Don't ever think that you are weak just because you can't tell him to leave or leave yourself. The plain fact that you were able to "accept" him after all that's happened, is more than one's strength expected, especially from a woman. Never underestimate your capabilities, especially to love and forgive.

I do not see the problem!



So he had an affair, big deal, I know your hurt and I am sorry for that but you will get over it. If you loved him you would have forgive him wouldn't you, as you haven't then you don't love him and that's probably why he did it.



Ask yourself why he had the affair, something must have been missing that he needed to get somewhere else. Maybe you need to address that.



You could leave him and find someone else, what if they too have an affair, will you leave them, will it ever end?



Don't stay together for the sake of the kids, the last thing they need is to watch mum hate dad for the next how ever many years, they will just think that's how they act when they get married.



You have to do what YOU want to do and if that's leave then go. Now to later.

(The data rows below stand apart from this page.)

`src/verilog/psp_consts.svh`:
```
// Register offsets, field positions, reset values and phase codes of the parallel slave port
`ifndef PSP_CONSTS_SVH
`define PSP_CONSTS_SVH

`define PSP_ADDR_DATA 8'h08
`define PSP_ADDR_STROBE 8'h09
`define PSP_ADDR_IRQ_FLAG 8'h0C
`define PSP_ADDR_DATA_DIR 8'h88
`define PSP_ADDR_CTRL 8'h89
`define PSP_ADDR_IRQ_EN 8'h8C

`define PSP_CTRL_IBF 7
`define PSP_CTRL_OBF 6
`define PSP_CTRL_INPUT_OVERFLOW_FLAG 5
`define PSP_CTRL_MODE 4
`define PSP_IRQ_BIT 7

`define PSP_PIN_RD 0
`define PSP_PIN_WR 1
`define PSP_PIN_CS 2

`define PSP_TRIS_RST 3'h7
`define PSP_TRIS_INPUT 3'h7
`define PSP_DATA_DIR_RST 8'hFF
`define PSP_BYTE_ZERO 8'h00
`define PSP_BYTE_ONES 8'hFF
`define PSP_STROBE_ZERO 3'h0

`define PSP_PH_Q1 2'h0
`define PSP_PH_Q2 2'h1
`define PSP_PH_Q3 2'h2
`define PSP_PH_Q4 2'h3
`define PSP_PH_STEP 2'h1

`endif

```
`src/verilog/psp_pkg.sv`:
```
// Types of the parallel slave port
package psp_pkg;

  typedef enum logic [2:0] {
    PSP_IDLE   = 3'b000,
    PSP_WR_ACT = 3'b001,
    PSP_WR_Q2  = 3'b010,
    PSP_WR_Q4  = 3'b011,
    PSP_RD_ACT = 3'b100,
    PSP_RD_Q2  = 3'b101,
    PSP_RD_Q4  = 3'b110
  } psp_state_t;

  typedef struct packed {
    logic [7:0] d_sync1;
    logic [7:0] d_sync2;
    logic [2:0] e_sync1;
    logic [2:0] e_sync2;
    logic [7:0] d_snap;
    logic [2:0] e_snap;
    psp_state_t state;
    logic [7:0] wr_byte;
    logic [7:0] in_latch;
    logic [7:0] out_latch;
    logic [7:0] data_dir;
    logic [2:0] e_latch;
    logic [2:0] e_tris;
    logic mode;
    logic input_full_flag;
    logic output_full_flag;
    logic input_overflow_flag;
    logic irq_flag;
    logic irq_en;
    logic [7:0] rd_data;
    logic [7:0] d_out;
    logic [7:0] d_oe;
    logic [2:0] e_out;
    logic [2:0] e_oe;
    logic irq;
  } psp_regs_t;

endpackage

```
`src/verilog/psp_qclk.sv`:
```
// Instruction-cycle phase generator: four clocks per cycle, Q1 to Q4
`timescale 1ns/10ps
`default_nettype none
`include "psp_consts.svh"

module psp_qclk (
  // Clock and reset
  input wire logic clk,
  input wire logic rst,
  // Phase strobes
  output logic q1,
  output logic q2,
  output logic q4
);

  logic [1:0] phase;
  logic [1:0] next_phase;

  always_comb begin
    next_phase = 2'(phase + `PSP_PH_STEP);
  end

  always_ff @(posedge clk) begin
    if (rst) begin
      phase <= `PSP_PH_Q1;
    end else begin
      phase <= next_phase;
    end
  end

  assign q1 = (phase == `PSP_PH_Q1);
  assign q2 = (phase == `PSP_PH_Q2);
  assign q4 = (phase == `PSP_PH_Q4);

endmodule

`default_nettype wire

```
`src/verilog/psp_port.sv`:
```
// Parallel slave port: data port, strobe port, control/status and interrupt flag
//
// The strobed register port was left to the implementer.
`timescale 1ns/10ps
`default_nettype none
`include "psp_consts.svh"

module psp_port (
  // Clock and reset
  input wire logic SYS_CLK,
  input wire logic RST,
  // Register port
  input wire logic [7:0] ADDR,
  input wire logic [7:0] WR_DATA,
  input wire logic WR_STB,
  input wire logic RD_STB,
  output logic [7:0] RD_DATA,
  // Data port pins
  input wire logic [7:0] DATA_PIN_IN,
  output logic [7:0] DATA_PIN_OUT,
  output logic [7:0] DATA_PIN_OE,
  // Strobe port pins: read, write, chip select
  input wire logic [2:0] STROBE_PIN_IN,
  output logic [2:0] STROBE_PIN_OUT,
  output logic [2:0] STROBE_PIN_OE,
  // Interrupt request
  output logic PORT_IRQ
);

  psp_pkg::psp_regs_t s;
  psp_pkg::psp_regs_t next_s;

  logic q1;
  logic q2;
  logic q4;

  logic slave;
  logic selected;
  logic wr_low;
  logic rd_low;

  function automatic logic hit(input logic [7:0] addr, input logic [7:0] offset);
    hit = (addr == offset);
  endfunction

  psp_qclk u_qclk (
    .clk(SYS_CLK),
    .rst(RST),
    .q1(q1),
    .q2(q2),
    .q4(q4)
  );

  // Strobes seen only after both sync stages
  always_comb begin
    slave = s.mode && (s.e_tris == `PSP_TRIS_INPUT);
    selected = slave && !s.e_sync2[`PSP_PIN_CS];
    wr_low = selected && !s.e_sync2[`PSP_PIN_WR];
    rd_low = selected && !s.e_sync2[`PSP_PIN_RD];
  end

  always_comb begin
    next_s = s;

    // Pin synchronisers
    next_s.d_sync1 = DATA_PIN_IN;
    next_s.d_sync2 = s.d_sync1;
    next_s.e_sync1 = STROBE_PIN_IN;
    next_s.e_sync2 = s.e_sync1;

    // Pin reads see the level valid at the start of the cycle
    if (q1) begin
      next_s.d_snap = s.d_sync2;
      next_s.e_snap = s.e_sync2;
    end

    // Read data stands for one cycle only
    next_s.rd_data = `PSP_BYTE_ZERO;

    // Firmware reads
    if (RD_STB) begin
      if (hit(ADDR, `PSP_ADDR_DATA)) begin
        if (slave) begin
          next_s.rd_data = s.in_latch;
          next_s.input_full_flag = 1'b0;
        end else begin
          next_s.rd_data = s.d_snap;
        end
      end else if (hit(ADDR, `PSP_ADDR_STROBE)) begin
        next_s.rd_data = {5'h00, s.e_snap};
      end else if (hit(ADDR, `PSP_ADDR_IRQ_FLAG)) begin
        next_s.rd_data = {s.irq_flag, 7'h00};
      end else if (hit(ADDR, `PSP_ADDR_IRQ_EN)) begin
        next_s.rd_data = {s.irq_en, 7'h00};
      end else if (hit(ADDR, `PSP_ADDR_DATA_DIR)) begin
        next_s.rd_data = s.data_dir;
      end else if (hit(ADDR, `PSP_ADDR_CTRL)) begin
        next_s.rd_data = {s.input_full_flag, s.output_full_flag, s.input_overflow_flag, s.mode, 1'b0, s.e_tris};
      end
    end

    // Firmware writes
    if (WR_STB) begin
      if (hit(ADDR, `PSP_ADDR_DATA)) begin
        next_s.out_latch = WR_DATA;
        if (slave) begin
          next_s.output_full_flag = 1'b1;
        end
      end else if (hit(ADDR, `PSP_ADDR_STROBE)) begin
        next_s.e_latch = WR_DATA[2:0];
      end else if (hit(ADDR, `PSP_ADDR_IRQ_FLAG)) begin
        next_s.irq_flag = WR_DATA[`PSP_IRQ_BIT];
      end else if (hit(ADDR, `PSP_ADDR_IRQ_EN)) begin
        next_s.irq_en = WR_DATA[`PSP_IRQ_BIT];
      end else if (hit(ADDR, `PSP_ADDR_DATA_DIR)) begin
        next_s.data_dir = WR_DATA;
      end else if (hit(ADDR, `PSP_ADDR_CTRL)) begin
        // Full flags are read only; overflow is cleared here
        next_s.input_overflow_flag = WR_DATA[`PSP_CTRL_INPUT_OVERFLOW_FLAG];
        next_s.mode = WR_DATA[`PSP_CTRL_MODE];
        next_s.e_tris = WR_DATA[2:0];
      end
    end

    // Transfer sequencer; runs after firmware so hardware sets win
    case (s.state)
      psp_pkg::PSP_IDLE: begin
        if (wr_low) begin
          next_s.state = psp_pkg::PSP_WR_ACT;
          next_s.wr_byte = s.d_sync2;
        end else if (rd_low) begin
          next_s.state = psp_pkg::PSP_RD_ACT;
          next_s.output_full_flag = 1'b0;
        end
      end
      psp_pkg::PSP_WR_ACT: begin
        if (wr_low) begin
          // Keep tracking the bus; the last byte before the rise is taken
          next_s.wr_byte = s.d_sync2;
        end else begin
          next_s.state = psp_pkg::PSP_WR_Q2;
        end
      end
      psp_pkg::PSP_WR_Q2: begin
        if (q2) begin
          next_s.state = psp_pkg::PSP_WR_Q4;
        end
      end
      psp_pkg::PSP_WR_Q4: begin
        if (q4) begin
          next_s.state = psp_pkg::PSP_IDLE;
          next_s.irq_flag = 1'b1;
          if (s.input_full_flag && next_s.input_full_flag) begin
            // Unread byte is kept; the newer one is dropped
            next_s.input_overflow_flag = 1'b1;
          end else begin
            next_s.in_latch = s.wr_byte;
            next_s.input_full_flag = 1'b1;
          end
        end
      end
      psp_pkg::PSP_RD_ACT: begin
        if (!rd_low) begin
          next_s.state = psp_pkg::PSP_RD_Q2;
        end
      end
      psp_pkg::PSP_RD_Q2: begin
        if (q2) begin
          next_s.state = psp_pkg::PSP_RD_Q4;
        end
      end
      psp_pkg::PSP_RD_Q4: begin
        if (q4) begin
          next_s.state = psp_pkg::PSP_IDLE;
          next_s.irq_flag = 1'b1;
        end
      end
      default: begin
        next_s.state = psp_pkg::PSP_IDLE;
      end
    endcase

    // Leaving slave mode drops any transfer; overflow is untouched
    if (!slave) begin
      next_s.state = psp_pkg::PSP_IDLE;
    end
    if (!s.mode) begin
      next_s.input_full_flag = 1'b0;
      next_s.output_full_flag = 1'b0;
    end

    // Data pins: external strobes own the direction in slave mode
    if (slave) begin
      next_s.d_out = next_s.out_latch;
      if (next_s.state == psp_pkg::PSP_RD_ACT) begin
        next_s.d_oe = `PSP_BYTE_ONES;
      end else begin
        next_s.d_oe = `PSP_BYTE_ZERO;
      end
    end else if (q4) begin
      // General purpose output changes at the end of the cycle
      next_s.d_out = next_s.out_latch;
      next_s.d_oe = ~next_s.data_dir;
    end else if (s.d_oe == `PSP_BYTE_ONES && s.mode) begin
      // Slave mode with strobes not yet inputs: a full drive set at Q4 is released on the next clock
      next_s.d_oe = `PSP_BYTE_ZERO;
    end

    // Strobe port pins follow their own direction bits
    if (q4) begin
      next_s.e_out = next_s.e_latch;
      next_s.e_oe = ~next_s.e_tris;
    end

    next_s.irq = next_s.irq_flag && next_s.irq_en;
  end

  always_ff @(posedge SYS_CLK) begin
    if (RST) begin
      s.d_sync1 <= `PSP_BYTE_ZERO;
      s.d_sync2 <= `PSP_BYTE_ZERO;
      s.e_sync1 <= `PSP_TRIS_RST;
      s.e_sync2 <= `PSP_TRIS_RST;
      s.d_snap <= `PSP_BYTE_ZERO;
      s.e_snap <= `PSP_STROBE_ZERO;
      s.state <= psp_pkg::PSP_IDLE;
      s.wr_byte <= `PSP_BYTE_ZERO;
      s.in_latch <= `PSP_BYTE_ZERO;
      s.out_latch <= `PSP_BYTE_ZERO;
      s.data_dir <= `PSP_DATA_DIR_RST;
      s.e_latch <= `PSP_STROBE_ZERO;
      s.e_tris <= `PSP_TRIS_RST;
      s.mode <= 1'b0;
      s.input_full_flag <= 1'b0;
      s.output_full_flag <= 1'b0;
      s.input_overflow_flag <= 1'b0;
      s.irq_flag <= 1'b0;
      s.irq_en <= 1'b0;
      s.rd_data <= `PSP_BYTE_ZERO;
      s.d_out <= `PSP_BYTE_ZERO;
      s.d_oe <= `PSP_BYTE_ZERO;
      s.e_out <= `PSP_STROBE_ZERO;
      s.e_oe <= `PSP_STROBE_ZERO;
      s.irq <= 1'b0;
    end else begin
      s <= next_s;
    end
  end

  // Outputs come straight from the state register
  assign RD_DATA = s.rd_data;
  assign DATA_PIN_OUT = s.d_out;
  assign DATA_PIN_OE = s.d_oe;
  assign STROBE_PIN_OUT = s.e_out;
  assign STROBE_PIN_OE = s.e_oe;
  assign PORT_IRQ = s.irq;

endmodule

`default_nettype wire

```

I hope you have a happy, healthy, long life whatever you decide to do.



ps...maybe you hit the nail on the head when you said "I want to be on my own" and the affair is just an excuse....hope I am wrong!

Hi arnab11, I dont think im strong enough to forgive him either. Im in a mess quite honestly.

if u love him and can feel that he's reallysorry..give him the second chance

Well it won't ever be "okay" once you leave, but that doesn't mean it won't get better.

I understand where you're coming from, and I know it's hard, but chances are he won't ever change. And that can have some serious effects on you not only as a person but medically as well.

Stay strong, even though it may not feel like you are.